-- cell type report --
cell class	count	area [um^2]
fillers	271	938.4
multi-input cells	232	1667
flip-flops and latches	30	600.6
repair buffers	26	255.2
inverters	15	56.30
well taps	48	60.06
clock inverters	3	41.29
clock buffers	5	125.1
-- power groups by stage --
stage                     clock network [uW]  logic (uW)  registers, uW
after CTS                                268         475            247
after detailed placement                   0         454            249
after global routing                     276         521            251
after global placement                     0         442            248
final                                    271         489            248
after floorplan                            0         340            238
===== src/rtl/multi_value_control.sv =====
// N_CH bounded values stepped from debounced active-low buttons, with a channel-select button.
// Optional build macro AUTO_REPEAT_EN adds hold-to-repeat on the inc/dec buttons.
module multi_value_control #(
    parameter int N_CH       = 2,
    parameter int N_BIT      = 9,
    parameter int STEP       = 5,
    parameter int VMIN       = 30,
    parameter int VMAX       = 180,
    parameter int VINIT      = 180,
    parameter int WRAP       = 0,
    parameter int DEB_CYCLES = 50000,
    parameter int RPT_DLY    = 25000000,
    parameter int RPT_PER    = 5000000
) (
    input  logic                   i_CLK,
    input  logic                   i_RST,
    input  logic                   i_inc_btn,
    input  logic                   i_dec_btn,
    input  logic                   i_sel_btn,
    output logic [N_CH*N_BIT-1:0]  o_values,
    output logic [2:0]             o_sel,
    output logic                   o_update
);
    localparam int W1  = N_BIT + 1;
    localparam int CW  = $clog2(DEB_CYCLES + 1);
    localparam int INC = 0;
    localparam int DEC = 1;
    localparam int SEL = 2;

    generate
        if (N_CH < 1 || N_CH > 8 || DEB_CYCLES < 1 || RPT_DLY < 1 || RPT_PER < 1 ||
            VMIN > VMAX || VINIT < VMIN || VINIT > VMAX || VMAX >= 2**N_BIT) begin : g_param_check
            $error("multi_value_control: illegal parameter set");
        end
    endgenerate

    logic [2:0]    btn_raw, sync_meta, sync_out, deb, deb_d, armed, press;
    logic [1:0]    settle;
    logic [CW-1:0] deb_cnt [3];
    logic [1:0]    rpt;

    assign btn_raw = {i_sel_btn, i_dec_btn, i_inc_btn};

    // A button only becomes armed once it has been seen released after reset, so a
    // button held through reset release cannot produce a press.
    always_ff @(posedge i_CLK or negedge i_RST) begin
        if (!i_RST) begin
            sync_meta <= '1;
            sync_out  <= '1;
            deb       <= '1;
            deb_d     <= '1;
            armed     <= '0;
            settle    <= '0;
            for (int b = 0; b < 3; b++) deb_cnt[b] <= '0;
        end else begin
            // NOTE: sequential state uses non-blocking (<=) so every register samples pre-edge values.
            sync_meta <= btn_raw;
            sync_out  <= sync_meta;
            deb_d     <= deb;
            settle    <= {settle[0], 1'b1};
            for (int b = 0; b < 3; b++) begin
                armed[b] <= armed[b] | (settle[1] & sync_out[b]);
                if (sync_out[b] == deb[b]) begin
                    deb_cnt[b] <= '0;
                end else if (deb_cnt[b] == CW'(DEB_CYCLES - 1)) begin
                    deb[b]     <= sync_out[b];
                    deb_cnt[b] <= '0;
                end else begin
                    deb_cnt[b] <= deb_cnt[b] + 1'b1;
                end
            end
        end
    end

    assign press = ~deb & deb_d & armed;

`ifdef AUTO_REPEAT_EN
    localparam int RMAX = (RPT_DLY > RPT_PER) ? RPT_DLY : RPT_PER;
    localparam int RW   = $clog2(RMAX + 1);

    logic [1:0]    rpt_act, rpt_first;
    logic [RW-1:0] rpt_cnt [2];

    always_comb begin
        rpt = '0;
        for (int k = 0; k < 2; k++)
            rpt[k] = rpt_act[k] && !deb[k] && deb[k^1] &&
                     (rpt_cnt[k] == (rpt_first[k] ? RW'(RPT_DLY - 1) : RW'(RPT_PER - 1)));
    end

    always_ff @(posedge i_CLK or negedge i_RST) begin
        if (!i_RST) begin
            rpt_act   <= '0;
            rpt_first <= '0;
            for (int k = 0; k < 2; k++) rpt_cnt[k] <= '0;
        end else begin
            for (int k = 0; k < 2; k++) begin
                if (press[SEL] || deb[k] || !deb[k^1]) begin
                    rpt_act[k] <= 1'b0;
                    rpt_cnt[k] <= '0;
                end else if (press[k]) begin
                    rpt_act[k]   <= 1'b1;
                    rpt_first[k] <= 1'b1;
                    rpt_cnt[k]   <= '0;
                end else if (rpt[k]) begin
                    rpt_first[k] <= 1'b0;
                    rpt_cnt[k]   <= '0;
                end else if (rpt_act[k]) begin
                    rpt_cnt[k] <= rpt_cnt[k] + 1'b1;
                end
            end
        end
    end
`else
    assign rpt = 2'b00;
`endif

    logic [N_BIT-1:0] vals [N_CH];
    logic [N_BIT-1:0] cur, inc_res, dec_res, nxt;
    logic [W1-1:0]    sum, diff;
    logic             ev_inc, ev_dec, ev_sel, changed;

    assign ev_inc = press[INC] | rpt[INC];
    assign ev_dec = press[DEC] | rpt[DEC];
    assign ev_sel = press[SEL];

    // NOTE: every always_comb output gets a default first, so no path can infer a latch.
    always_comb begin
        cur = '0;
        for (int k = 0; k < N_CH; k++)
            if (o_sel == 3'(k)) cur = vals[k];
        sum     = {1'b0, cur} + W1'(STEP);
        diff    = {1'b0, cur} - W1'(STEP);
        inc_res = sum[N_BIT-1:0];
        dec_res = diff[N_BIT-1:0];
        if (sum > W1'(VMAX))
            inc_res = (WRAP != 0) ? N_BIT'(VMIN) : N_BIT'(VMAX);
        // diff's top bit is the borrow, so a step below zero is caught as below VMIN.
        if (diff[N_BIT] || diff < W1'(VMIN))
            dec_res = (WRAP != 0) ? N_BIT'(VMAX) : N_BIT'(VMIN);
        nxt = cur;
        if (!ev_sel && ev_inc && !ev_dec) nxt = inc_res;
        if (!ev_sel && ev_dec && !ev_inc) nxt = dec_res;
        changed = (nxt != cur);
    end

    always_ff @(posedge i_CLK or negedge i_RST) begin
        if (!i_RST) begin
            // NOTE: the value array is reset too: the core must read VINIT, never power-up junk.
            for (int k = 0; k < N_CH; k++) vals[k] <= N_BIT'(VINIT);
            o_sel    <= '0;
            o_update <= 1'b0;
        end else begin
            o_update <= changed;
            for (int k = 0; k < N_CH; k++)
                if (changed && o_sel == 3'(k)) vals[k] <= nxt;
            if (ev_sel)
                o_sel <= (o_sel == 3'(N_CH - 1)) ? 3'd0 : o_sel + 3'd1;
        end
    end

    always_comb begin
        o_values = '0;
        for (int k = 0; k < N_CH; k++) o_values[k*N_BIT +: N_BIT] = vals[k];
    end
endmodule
——————
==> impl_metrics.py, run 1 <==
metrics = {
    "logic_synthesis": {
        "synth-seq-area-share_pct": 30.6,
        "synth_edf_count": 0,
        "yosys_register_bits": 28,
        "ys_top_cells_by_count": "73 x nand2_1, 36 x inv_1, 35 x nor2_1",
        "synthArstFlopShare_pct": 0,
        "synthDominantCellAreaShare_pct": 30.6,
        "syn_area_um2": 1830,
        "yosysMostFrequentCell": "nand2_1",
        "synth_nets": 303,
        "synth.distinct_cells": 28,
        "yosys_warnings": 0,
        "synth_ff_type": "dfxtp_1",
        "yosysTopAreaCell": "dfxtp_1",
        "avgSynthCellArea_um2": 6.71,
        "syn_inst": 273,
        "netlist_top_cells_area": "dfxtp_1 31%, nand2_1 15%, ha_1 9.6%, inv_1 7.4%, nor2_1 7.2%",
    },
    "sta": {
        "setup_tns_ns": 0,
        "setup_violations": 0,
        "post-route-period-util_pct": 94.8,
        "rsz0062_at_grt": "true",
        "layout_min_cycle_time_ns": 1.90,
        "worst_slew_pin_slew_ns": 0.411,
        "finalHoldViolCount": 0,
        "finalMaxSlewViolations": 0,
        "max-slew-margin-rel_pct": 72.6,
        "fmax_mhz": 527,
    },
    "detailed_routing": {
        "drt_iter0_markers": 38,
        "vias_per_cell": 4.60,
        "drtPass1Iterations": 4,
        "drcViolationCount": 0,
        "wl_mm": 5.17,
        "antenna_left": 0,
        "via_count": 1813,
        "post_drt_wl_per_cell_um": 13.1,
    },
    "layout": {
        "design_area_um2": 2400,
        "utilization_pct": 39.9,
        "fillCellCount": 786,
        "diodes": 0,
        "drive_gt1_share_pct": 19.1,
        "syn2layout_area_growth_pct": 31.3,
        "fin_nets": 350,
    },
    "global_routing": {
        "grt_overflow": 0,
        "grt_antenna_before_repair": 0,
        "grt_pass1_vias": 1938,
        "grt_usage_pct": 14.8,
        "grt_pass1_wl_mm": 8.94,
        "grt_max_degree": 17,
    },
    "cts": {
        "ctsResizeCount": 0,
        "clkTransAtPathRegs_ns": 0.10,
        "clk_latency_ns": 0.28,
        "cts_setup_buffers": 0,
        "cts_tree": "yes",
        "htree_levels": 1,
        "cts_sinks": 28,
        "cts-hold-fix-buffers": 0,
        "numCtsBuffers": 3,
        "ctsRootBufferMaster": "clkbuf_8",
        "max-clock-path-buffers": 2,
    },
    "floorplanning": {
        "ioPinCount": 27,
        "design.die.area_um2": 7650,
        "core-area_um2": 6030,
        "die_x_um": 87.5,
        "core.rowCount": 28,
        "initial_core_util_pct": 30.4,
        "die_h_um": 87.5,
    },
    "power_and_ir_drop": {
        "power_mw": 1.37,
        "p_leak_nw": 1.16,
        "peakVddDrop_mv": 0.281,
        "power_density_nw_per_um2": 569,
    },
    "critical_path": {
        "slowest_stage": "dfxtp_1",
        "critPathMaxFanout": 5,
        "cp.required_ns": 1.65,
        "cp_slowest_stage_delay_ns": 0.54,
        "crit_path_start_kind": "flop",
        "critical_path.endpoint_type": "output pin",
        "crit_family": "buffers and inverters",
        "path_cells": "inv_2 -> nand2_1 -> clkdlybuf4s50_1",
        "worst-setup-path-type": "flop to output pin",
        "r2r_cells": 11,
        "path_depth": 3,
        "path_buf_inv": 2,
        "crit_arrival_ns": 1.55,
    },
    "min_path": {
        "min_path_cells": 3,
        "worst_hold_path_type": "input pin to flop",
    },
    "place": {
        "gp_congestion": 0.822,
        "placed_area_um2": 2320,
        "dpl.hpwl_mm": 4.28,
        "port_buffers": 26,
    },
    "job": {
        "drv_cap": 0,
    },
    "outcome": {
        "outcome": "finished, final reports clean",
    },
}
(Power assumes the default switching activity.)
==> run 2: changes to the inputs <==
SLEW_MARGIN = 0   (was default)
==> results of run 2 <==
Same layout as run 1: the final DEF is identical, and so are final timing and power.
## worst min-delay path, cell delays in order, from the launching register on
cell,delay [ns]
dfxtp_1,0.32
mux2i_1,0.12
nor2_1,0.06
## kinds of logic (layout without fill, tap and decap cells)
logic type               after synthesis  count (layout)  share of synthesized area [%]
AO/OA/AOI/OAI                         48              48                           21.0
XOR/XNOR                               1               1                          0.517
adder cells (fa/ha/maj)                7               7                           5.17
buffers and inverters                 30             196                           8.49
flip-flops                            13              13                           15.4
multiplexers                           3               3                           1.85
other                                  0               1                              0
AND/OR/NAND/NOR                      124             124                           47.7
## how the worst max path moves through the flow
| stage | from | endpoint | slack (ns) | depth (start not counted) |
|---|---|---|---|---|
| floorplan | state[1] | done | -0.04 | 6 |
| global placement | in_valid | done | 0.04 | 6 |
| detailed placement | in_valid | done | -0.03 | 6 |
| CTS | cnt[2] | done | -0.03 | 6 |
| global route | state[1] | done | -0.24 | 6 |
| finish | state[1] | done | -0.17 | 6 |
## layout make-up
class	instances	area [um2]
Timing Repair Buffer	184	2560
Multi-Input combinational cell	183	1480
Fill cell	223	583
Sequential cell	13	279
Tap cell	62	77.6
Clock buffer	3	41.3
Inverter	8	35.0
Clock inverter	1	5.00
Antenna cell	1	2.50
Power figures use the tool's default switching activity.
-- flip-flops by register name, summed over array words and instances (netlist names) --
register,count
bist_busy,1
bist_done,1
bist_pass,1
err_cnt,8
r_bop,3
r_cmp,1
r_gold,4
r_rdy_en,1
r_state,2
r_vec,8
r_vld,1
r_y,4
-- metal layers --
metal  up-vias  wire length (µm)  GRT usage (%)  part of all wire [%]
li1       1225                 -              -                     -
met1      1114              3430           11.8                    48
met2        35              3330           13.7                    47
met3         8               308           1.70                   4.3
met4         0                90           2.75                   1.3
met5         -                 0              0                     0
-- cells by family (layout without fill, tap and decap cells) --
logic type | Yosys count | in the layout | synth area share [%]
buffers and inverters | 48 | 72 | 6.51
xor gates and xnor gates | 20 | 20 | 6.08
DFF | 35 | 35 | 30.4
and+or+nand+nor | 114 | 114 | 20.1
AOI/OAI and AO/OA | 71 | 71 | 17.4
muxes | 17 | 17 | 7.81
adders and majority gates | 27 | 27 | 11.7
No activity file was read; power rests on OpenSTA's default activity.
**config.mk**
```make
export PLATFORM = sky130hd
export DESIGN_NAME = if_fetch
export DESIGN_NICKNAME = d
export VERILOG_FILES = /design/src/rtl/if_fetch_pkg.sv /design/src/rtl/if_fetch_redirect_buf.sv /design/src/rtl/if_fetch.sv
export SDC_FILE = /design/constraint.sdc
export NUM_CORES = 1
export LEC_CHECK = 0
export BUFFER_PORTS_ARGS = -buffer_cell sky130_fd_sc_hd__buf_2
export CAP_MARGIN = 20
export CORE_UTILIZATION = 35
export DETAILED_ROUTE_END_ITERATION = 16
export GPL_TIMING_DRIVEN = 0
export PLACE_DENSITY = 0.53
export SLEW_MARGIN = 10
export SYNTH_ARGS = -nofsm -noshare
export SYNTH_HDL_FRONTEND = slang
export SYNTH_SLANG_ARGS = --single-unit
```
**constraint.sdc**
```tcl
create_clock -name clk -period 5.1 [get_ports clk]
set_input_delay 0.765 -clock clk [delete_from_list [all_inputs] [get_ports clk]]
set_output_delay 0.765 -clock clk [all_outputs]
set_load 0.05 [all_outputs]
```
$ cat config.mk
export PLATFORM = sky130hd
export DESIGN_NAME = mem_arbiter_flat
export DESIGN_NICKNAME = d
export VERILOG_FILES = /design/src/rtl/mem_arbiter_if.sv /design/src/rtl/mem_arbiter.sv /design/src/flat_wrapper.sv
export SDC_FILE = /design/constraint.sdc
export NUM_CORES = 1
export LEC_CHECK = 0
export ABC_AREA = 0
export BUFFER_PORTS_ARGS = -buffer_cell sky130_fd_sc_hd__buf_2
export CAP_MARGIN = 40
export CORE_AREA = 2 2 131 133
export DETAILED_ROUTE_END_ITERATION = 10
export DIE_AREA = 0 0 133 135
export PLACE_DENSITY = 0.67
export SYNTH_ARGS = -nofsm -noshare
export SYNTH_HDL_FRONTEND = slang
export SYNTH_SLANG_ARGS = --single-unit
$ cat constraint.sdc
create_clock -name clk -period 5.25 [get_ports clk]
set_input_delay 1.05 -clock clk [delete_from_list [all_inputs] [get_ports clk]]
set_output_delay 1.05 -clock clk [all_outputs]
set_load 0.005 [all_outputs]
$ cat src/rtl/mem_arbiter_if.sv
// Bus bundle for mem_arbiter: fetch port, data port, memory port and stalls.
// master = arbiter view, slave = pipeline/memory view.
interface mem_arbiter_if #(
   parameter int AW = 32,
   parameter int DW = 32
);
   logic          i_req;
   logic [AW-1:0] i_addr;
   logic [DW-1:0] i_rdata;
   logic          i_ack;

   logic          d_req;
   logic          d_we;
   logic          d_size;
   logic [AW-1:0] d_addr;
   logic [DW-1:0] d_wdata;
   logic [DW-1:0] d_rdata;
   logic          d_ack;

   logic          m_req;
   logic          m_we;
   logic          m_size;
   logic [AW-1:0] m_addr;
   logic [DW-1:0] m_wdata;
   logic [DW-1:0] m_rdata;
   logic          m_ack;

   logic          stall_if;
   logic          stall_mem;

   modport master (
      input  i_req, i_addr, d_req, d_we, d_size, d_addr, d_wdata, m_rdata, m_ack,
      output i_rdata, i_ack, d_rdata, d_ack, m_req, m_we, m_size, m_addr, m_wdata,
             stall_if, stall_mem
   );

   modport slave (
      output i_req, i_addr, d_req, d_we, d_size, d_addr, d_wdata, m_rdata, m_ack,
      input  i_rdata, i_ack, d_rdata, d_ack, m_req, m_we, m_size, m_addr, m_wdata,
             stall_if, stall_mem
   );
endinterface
——————
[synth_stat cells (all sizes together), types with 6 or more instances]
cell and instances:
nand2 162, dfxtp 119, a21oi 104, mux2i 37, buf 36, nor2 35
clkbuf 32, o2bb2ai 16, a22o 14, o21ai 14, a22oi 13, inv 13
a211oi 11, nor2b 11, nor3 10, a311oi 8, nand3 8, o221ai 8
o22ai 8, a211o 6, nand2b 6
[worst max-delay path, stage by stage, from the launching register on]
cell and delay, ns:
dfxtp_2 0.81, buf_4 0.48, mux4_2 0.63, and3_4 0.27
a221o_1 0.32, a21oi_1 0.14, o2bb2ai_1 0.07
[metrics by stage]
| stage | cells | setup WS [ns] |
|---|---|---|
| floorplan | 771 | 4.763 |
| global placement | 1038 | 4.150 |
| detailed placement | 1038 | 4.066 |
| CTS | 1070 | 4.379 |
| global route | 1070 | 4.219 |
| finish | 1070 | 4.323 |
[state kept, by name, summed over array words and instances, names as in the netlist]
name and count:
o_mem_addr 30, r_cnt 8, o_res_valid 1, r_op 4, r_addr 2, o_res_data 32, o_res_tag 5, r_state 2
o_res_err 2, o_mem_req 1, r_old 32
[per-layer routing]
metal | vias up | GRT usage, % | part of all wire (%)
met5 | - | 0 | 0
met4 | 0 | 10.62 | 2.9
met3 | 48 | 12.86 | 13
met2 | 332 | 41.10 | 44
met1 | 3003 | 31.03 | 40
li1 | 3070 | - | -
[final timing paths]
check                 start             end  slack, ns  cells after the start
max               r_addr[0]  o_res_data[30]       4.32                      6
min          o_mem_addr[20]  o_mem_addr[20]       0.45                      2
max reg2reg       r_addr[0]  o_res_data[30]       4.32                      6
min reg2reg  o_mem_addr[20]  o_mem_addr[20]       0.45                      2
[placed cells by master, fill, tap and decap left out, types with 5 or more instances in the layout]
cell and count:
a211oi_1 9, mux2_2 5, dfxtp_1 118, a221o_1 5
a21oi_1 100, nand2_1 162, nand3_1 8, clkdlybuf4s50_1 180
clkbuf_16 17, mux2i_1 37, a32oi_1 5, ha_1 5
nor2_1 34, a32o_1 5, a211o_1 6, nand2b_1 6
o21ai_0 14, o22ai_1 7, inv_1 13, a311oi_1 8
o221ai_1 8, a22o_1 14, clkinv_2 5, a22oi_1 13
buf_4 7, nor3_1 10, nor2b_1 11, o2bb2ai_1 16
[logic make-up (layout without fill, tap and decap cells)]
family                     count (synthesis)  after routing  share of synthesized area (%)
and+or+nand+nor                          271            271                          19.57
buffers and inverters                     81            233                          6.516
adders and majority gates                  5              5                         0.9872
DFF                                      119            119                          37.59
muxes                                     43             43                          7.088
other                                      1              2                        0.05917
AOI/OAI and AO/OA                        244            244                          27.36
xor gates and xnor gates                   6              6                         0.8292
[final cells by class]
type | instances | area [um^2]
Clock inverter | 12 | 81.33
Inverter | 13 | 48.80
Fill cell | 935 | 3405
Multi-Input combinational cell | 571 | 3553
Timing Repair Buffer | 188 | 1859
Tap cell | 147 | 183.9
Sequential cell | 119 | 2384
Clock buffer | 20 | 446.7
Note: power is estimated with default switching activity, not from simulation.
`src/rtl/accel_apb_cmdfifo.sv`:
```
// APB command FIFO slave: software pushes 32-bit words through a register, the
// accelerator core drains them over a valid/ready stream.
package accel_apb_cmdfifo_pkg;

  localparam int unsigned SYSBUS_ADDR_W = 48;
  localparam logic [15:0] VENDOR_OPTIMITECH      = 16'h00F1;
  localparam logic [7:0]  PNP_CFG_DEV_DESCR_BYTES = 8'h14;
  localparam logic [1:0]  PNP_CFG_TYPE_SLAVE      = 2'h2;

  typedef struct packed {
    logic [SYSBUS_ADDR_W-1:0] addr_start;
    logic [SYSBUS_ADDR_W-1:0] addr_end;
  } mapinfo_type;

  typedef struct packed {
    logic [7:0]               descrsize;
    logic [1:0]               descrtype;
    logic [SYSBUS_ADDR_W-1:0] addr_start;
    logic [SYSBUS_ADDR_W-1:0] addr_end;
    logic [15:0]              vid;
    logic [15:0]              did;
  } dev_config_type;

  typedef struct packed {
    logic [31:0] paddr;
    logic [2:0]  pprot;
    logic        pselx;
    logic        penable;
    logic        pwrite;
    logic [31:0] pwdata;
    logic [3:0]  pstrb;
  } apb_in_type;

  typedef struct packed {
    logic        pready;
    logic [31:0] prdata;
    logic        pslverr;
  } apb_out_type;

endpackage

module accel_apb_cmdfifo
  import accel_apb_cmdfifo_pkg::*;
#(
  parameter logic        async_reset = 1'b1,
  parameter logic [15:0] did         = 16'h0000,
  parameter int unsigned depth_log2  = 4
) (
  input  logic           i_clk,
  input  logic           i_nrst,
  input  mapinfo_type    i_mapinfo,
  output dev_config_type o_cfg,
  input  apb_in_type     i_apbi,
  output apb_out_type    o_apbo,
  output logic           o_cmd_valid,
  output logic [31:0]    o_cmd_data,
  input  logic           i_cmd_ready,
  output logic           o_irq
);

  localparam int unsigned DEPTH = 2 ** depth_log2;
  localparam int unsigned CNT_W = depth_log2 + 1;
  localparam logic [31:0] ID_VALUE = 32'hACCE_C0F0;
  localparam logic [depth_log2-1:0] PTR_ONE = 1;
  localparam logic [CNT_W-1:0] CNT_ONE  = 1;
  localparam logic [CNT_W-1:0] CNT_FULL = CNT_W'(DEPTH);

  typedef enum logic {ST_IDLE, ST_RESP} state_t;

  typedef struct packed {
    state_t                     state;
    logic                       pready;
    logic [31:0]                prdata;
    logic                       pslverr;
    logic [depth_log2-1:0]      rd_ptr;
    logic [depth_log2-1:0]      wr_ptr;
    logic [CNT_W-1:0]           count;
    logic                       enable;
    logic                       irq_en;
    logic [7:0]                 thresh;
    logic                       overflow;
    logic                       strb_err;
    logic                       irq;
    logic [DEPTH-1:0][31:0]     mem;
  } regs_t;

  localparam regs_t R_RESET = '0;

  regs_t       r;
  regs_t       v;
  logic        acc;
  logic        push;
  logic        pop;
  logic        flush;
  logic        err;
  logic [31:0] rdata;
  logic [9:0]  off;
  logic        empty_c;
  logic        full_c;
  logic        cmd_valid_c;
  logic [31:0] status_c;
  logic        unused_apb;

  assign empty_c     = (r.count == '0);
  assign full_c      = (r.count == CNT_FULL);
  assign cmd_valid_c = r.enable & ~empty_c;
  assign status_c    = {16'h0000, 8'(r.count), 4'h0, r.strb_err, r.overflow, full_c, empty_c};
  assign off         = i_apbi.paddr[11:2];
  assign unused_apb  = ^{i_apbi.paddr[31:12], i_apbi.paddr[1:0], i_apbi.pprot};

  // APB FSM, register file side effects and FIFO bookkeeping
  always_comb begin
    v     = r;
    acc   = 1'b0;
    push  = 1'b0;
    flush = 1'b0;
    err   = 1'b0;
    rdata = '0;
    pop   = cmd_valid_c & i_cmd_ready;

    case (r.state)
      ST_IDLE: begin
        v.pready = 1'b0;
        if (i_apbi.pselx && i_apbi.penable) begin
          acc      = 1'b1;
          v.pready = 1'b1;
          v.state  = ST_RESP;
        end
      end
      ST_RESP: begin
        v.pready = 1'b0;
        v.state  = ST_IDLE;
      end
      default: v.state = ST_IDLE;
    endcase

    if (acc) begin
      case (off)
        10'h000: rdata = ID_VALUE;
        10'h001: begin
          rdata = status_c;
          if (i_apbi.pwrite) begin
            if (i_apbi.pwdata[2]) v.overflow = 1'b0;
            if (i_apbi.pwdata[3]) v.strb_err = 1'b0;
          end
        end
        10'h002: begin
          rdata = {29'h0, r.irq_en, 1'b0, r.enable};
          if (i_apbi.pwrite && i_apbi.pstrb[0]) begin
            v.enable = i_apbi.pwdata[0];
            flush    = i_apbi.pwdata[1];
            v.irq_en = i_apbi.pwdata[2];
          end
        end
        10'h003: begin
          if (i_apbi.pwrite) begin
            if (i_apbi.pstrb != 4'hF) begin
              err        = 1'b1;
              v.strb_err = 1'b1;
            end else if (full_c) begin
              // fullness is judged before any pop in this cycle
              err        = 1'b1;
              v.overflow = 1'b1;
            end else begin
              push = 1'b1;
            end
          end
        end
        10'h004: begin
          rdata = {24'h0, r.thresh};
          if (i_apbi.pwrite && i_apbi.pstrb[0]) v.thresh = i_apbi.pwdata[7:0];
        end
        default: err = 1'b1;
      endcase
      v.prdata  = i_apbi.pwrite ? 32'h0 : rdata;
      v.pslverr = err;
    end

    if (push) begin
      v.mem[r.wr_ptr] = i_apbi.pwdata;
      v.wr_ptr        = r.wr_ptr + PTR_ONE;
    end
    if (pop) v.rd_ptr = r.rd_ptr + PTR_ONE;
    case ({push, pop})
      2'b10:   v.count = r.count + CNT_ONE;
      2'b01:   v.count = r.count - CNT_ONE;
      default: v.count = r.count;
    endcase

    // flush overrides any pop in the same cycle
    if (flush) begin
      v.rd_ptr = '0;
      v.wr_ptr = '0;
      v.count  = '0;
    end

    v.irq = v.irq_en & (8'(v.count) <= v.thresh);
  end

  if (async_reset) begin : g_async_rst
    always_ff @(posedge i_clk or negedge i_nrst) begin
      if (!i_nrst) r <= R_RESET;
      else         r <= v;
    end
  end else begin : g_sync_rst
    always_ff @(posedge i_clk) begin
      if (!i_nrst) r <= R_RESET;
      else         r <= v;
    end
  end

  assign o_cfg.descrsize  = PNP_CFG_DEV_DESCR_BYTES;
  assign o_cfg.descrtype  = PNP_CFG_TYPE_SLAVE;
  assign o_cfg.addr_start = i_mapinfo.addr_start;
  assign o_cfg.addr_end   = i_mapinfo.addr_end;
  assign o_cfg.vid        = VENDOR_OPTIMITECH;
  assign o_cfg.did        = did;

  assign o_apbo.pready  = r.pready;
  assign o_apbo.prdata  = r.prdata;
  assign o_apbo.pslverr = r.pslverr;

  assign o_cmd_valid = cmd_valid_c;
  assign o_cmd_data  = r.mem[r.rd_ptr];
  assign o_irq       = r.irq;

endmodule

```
——————
_WHAT THE TASK ASKS_
Search the data above for the word "instances" and show every line that has it.

_FINISHED EXERCISE_
class	instances	area [um2]
-- flip-flops by register name, summed over array words and instances (netlist names) --
[synth_stat cells (all sizes together), types with 6 or more instances]
cell and instances:
[state kept, by name, summed over array words and instances, names as in the netlist]
[placed cells by master, fill, tap and decap left out, types with 5 or more instances in the layout]
type | instances | area [um^2]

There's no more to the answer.